THE TASK |
Once the line containing "1389 | 0.4184 |" is found in the entries below, restate it and each following line word for word, stopping after the line containing "flops | 60 | 0.5076".

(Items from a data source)
——————

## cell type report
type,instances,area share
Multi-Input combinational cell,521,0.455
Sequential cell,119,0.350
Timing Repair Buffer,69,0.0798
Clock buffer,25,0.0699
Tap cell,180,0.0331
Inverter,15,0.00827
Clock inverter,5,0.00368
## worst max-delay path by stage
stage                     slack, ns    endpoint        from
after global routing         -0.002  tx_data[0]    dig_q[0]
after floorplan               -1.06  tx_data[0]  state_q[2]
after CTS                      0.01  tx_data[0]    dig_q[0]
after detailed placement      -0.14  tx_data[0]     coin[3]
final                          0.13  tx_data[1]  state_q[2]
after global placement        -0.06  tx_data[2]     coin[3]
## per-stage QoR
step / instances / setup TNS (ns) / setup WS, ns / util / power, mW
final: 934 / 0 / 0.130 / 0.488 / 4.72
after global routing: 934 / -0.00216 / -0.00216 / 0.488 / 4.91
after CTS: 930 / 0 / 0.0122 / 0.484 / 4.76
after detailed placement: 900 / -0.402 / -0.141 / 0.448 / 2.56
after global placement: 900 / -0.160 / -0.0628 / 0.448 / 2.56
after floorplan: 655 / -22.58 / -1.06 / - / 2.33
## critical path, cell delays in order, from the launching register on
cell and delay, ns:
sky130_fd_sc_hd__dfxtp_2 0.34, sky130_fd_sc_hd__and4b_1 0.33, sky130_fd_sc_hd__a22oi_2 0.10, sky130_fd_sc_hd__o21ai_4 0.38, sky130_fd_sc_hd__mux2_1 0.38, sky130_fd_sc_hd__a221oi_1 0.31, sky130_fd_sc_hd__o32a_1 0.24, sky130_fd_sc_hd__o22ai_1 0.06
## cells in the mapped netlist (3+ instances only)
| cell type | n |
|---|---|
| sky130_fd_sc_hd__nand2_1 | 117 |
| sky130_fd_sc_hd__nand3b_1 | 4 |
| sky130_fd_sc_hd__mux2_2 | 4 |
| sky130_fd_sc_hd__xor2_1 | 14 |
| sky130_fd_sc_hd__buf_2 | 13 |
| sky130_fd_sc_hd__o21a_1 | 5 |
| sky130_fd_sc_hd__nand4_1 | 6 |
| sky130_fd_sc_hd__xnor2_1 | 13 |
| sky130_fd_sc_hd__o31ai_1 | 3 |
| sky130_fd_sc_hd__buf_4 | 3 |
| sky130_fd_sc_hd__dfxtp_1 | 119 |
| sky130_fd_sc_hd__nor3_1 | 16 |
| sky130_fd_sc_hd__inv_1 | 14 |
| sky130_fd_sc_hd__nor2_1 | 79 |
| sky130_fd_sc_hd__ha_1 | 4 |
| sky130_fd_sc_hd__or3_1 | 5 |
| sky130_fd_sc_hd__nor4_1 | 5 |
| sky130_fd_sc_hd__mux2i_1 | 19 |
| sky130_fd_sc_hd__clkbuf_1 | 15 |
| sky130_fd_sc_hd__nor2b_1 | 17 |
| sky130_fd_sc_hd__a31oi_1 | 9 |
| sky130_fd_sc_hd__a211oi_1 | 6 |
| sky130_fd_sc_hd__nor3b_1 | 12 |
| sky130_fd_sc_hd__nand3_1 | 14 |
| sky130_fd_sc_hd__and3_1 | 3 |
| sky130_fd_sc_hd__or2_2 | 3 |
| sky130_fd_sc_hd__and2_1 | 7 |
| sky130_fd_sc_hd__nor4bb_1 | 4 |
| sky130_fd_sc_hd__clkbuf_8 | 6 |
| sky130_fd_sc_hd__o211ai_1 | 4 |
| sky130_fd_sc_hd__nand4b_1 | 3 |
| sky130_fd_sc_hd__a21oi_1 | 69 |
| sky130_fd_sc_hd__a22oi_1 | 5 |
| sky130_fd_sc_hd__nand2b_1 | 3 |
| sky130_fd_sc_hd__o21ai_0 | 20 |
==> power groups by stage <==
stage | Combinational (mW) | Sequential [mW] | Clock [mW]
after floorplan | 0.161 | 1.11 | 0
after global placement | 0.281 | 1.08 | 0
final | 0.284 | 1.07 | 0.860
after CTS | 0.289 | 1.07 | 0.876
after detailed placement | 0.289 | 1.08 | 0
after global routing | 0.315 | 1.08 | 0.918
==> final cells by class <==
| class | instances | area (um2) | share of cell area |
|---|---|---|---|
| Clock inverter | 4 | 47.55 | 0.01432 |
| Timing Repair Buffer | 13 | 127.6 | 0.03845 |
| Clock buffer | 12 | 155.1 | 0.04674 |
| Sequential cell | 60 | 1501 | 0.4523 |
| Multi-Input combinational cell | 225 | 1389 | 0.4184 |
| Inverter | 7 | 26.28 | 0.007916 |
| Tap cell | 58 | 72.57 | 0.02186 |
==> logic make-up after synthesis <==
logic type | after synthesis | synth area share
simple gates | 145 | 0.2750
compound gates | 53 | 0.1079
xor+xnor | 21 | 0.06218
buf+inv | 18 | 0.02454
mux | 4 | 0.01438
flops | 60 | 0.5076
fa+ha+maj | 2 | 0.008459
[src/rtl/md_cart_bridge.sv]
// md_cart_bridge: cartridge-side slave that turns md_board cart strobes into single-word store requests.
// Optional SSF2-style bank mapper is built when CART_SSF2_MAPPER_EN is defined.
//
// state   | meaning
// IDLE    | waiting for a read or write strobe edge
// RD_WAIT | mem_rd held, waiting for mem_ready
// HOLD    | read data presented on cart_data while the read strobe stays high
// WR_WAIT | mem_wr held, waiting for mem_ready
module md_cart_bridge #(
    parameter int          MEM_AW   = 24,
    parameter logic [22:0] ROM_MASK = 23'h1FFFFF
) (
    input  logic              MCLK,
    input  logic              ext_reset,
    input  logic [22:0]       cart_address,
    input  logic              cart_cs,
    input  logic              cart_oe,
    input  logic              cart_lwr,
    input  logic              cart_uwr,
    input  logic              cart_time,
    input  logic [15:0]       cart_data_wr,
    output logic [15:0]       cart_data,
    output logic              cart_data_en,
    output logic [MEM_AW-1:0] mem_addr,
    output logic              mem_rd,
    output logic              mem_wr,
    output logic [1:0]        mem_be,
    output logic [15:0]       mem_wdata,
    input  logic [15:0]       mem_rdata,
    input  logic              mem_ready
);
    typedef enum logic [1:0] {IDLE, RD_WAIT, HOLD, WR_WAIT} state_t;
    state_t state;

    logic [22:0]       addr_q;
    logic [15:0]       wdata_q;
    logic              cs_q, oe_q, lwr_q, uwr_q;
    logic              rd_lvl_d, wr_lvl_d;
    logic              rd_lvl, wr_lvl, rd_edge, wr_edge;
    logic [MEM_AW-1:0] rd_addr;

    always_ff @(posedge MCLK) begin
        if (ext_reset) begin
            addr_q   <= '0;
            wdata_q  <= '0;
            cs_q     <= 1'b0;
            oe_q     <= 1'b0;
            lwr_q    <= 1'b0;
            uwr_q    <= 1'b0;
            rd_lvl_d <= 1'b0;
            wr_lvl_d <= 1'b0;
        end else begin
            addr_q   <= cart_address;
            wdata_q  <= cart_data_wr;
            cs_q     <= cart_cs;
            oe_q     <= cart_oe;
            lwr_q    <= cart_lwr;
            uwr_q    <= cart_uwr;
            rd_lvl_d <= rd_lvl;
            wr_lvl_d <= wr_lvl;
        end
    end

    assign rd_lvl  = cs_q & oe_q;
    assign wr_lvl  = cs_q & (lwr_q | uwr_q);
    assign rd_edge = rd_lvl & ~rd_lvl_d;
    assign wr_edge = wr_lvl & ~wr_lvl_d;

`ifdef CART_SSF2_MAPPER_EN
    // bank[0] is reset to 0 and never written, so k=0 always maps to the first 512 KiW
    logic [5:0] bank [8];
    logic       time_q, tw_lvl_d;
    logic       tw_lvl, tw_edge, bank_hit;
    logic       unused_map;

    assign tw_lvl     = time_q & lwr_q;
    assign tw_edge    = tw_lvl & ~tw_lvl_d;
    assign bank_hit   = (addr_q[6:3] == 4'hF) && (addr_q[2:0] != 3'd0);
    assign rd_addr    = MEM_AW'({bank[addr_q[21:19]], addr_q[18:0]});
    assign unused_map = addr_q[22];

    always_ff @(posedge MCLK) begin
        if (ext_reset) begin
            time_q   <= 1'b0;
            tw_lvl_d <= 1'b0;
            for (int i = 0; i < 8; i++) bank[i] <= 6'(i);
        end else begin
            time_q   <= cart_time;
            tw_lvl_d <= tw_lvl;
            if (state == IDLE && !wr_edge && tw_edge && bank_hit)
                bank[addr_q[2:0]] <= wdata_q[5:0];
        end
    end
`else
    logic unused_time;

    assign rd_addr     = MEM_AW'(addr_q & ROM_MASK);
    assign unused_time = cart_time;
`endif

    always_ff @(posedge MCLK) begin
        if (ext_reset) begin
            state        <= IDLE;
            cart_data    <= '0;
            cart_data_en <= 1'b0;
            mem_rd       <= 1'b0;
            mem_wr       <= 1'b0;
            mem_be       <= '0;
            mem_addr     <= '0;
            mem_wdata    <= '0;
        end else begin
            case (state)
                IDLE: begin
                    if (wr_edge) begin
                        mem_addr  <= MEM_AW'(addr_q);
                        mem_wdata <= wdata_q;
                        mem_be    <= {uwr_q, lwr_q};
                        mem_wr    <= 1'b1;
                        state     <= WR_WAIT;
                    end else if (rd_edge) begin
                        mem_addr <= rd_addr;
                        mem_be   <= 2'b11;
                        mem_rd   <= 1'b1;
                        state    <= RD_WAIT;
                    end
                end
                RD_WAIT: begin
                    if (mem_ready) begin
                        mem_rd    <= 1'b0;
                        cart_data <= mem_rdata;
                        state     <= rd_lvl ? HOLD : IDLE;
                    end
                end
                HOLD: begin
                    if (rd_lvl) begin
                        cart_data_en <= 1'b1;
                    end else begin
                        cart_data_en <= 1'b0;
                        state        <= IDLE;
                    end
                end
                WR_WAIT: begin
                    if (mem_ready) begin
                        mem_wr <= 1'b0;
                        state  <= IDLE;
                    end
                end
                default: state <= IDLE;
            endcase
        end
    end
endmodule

——————

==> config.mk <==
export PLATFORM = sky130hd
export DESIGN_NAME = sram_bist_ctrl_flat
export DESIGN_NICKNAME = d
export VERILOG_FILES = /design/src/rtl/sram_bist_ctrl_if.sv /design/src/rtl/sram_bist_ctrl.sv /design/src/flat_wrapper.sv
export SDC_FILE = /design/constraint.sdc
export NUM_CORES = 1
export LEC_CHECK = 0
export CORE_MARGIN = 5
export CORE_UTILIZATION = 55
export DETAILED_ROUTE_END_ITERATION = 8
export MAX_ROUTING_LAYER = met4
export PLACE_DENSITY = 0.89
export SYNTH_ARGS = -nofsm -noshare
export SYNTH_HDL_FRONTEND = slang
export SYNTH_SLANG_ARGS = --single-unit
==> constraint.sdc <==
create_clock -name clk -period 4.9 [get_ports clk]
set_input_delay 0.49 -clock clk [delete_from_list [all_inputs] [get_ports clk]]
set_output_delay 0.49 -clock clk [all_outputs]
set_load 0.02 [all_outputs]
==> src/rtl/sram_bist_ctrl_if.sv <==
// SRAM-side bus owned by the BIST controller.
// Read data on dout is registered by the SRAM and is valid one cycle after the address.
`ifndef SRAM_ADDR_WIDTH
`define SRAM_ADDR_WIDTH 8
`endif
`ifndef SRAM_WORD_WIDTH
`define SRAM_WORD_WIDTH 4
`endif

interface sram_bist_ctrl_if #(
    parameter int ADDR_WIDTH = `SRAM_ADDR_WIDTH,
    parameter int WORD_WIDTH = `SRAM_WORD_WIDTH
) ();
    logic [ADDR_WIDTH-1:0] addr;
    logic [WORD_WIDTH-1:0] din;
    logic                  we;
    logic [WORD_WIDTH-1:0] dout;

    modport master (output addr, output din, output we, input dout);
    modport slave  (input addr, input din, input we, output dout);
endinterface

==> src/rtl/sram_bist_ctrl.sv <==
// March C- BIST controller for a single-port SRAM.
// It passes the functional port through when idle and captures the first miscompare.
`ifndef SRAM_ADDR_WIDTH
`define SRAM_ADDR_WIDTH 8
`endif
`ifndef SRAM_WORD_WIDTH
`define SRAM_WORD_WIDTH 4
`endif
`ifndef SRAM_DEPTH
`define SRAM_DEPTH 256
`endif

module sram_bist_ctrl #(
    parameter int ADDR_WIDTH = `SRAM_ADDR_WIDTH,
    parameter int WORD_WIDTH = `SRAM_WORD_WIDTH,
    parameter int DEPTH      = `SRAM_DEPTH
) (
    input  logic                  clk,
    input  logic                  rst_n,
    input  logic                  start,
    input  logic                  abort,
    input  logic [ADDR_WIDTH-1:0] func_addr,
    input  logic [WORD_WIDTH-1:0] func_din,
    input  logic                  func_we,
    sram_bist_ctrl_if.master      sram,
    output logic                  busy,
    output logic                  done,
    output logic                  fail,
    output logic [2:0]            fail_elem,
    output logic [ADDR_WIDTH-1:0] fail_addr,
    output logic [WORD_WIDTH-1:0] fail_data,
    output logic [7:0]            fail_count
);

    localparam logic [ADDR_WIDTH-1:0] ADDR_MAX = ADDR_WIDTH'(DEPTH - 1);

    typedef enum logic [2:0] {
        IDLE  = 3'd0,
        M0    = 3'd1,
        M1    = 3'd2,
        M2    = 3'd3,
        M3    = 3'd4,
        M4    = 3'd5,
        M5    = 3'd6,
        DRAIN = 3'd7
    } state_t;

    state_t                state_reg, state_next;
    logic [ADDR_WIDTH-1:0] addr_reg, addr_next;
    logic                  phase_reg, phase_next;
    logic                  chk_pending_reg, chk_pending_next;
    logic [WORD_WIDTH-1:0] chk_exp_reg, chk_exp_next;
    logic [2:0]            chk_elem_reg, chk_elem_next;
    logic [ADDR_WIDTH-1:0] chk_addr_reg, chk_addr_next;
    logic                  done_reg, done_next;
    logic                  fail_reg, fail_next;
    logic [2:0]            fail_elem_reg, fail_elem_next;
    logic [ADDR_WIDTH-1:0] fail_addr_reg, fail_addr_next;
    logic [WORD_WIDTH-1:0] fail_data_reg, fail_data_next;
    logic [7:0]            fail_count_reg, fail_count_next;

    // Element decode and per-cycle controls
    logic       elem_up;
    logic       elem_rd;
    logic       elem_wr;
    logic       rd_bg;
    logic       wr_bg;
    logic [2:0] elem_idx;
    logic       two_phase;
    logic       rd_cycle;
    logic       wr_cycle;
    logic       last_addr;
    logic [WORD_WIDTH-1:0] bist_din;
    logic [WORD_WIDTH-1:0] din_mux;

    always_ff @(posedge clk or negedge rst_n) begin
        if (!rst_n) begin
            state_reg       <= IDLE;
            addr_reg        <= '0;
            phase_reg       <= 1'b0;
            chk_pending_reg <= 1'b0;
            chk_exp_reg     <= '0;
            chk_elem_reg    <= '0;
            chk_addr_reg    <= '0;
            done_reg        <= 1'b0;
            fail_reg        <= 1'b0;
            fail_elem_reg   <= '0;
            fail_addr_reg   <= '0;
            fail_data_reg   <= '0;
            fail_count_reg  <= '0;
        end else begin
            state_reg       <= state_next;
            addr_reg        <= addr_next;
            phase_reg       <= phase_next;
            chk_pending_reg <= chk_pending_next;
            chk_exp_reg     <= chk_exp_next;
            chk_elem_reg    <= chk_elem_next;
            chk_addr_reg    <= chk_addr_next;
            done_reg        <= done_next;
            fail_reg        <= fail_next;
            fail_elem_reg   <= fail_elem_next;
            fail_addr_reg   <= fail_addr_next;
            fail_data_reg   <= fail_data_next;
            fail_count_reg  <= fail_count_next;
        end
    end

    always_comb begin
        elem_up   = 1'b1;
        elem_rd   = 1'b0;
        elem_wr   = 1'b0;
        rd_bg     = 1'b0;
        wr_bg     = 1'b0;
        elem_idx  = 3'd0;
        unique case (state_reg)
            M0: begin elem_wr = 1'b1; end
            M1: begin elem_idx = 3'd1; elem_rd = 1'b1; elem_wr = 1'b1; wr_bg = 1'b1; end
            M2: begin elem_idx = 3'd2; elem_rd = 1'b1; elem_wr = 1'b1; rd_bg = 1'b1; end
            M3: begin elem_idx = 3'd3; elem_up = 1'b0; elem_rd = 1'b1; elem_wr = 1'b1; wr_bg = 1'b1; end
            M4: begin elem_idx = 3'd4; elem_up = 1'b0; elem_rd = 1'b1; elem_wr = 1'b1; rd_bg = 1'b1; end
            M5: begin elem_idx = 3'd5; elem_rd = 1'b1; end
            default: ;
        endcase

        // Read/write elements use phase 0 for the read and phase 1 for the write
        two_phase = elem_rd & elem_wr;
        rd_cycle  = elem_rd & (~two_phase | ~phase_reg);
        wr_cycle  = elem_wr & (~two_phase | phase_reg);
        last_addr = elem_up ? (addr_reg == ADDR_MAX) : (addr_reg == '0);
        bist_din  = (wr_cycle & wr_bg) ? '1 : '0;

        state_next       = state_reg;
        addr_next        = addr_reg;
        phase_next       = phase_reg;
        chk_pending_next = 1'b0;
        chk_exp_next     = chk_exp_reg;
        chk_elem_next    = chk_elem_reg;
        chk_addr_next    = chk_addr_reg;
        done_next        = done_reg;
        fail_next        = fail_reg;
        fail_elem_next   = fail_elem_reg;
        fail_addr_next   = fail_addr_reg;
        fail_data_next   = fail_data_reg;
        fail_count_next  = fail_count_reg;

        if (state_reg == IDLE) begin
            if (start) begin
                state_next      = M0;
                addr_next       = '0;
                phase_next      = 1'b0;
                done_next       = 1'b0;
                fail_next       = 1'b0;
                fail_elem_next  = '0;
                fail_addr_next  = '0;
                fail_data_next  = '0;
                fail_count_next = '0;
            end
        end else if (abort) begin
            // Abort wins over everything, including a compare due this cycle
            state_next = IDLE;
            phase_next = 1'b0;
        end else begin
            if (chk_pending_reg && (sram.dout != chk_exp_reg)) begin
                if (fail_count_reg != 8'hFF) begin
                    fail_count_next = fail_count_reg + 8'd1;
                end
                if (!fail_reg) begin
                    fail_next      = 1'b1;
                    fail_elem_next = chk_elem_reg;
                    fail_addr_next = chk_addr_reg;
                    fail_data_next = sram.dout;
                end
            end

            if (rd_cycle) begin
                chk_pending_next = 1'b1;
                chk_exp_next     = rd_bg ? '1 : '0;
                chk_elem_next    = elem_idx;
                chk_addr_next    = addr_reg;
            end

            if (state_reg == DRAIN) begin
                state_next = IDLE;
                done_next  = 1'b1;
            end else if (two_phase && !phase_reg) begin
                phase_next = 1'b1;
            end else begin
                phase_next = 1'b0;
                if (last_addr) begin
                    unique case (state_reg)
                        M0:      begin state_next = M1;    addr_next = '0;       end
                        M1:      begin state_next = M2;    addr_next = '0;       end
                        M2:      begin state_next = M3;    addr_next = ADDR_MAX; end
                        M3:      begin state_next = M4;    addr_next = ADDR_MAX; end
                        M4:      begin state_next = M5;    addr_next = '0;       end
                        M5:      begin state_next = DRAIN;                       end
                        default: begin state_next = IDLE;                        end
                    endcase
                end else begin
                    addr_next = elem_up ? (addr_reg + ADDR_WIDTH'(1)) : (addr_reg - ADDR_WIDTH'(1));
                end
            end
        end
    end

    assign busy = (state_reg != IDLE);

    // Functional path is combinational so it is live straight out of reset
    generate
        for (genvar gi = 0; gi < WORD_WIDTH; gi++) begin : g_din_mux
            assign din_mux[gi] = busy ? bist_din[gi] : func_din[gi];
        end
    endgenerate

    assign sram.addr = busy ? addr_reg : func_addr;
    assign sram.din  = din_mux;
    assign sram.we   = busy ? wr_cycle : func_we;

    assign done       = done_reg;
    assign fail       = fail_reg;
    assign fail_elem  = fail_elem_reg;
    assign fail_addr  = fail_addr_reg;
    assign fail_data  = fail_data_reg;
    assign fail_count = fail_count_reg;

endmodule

——————

ANSWER |
| Multi-Input combinational cell | 225 | 1389 | 0.4184 |
| Inverter | 7 | 26.28 | 0.007916 |
| Tap cell | 58 | 72.57 | 0.02186 |
==> logic make-up after synthesis <==
logic type | after synthesis | synth area share
simple gates | 145 | 0.2750
compound gates | 53 | 0.1079
xor+xnor | 21 | 0.06218
buf+inv | 18 | 0.02454
mux | 4 | 0.01438
flops | 60 | 0.5076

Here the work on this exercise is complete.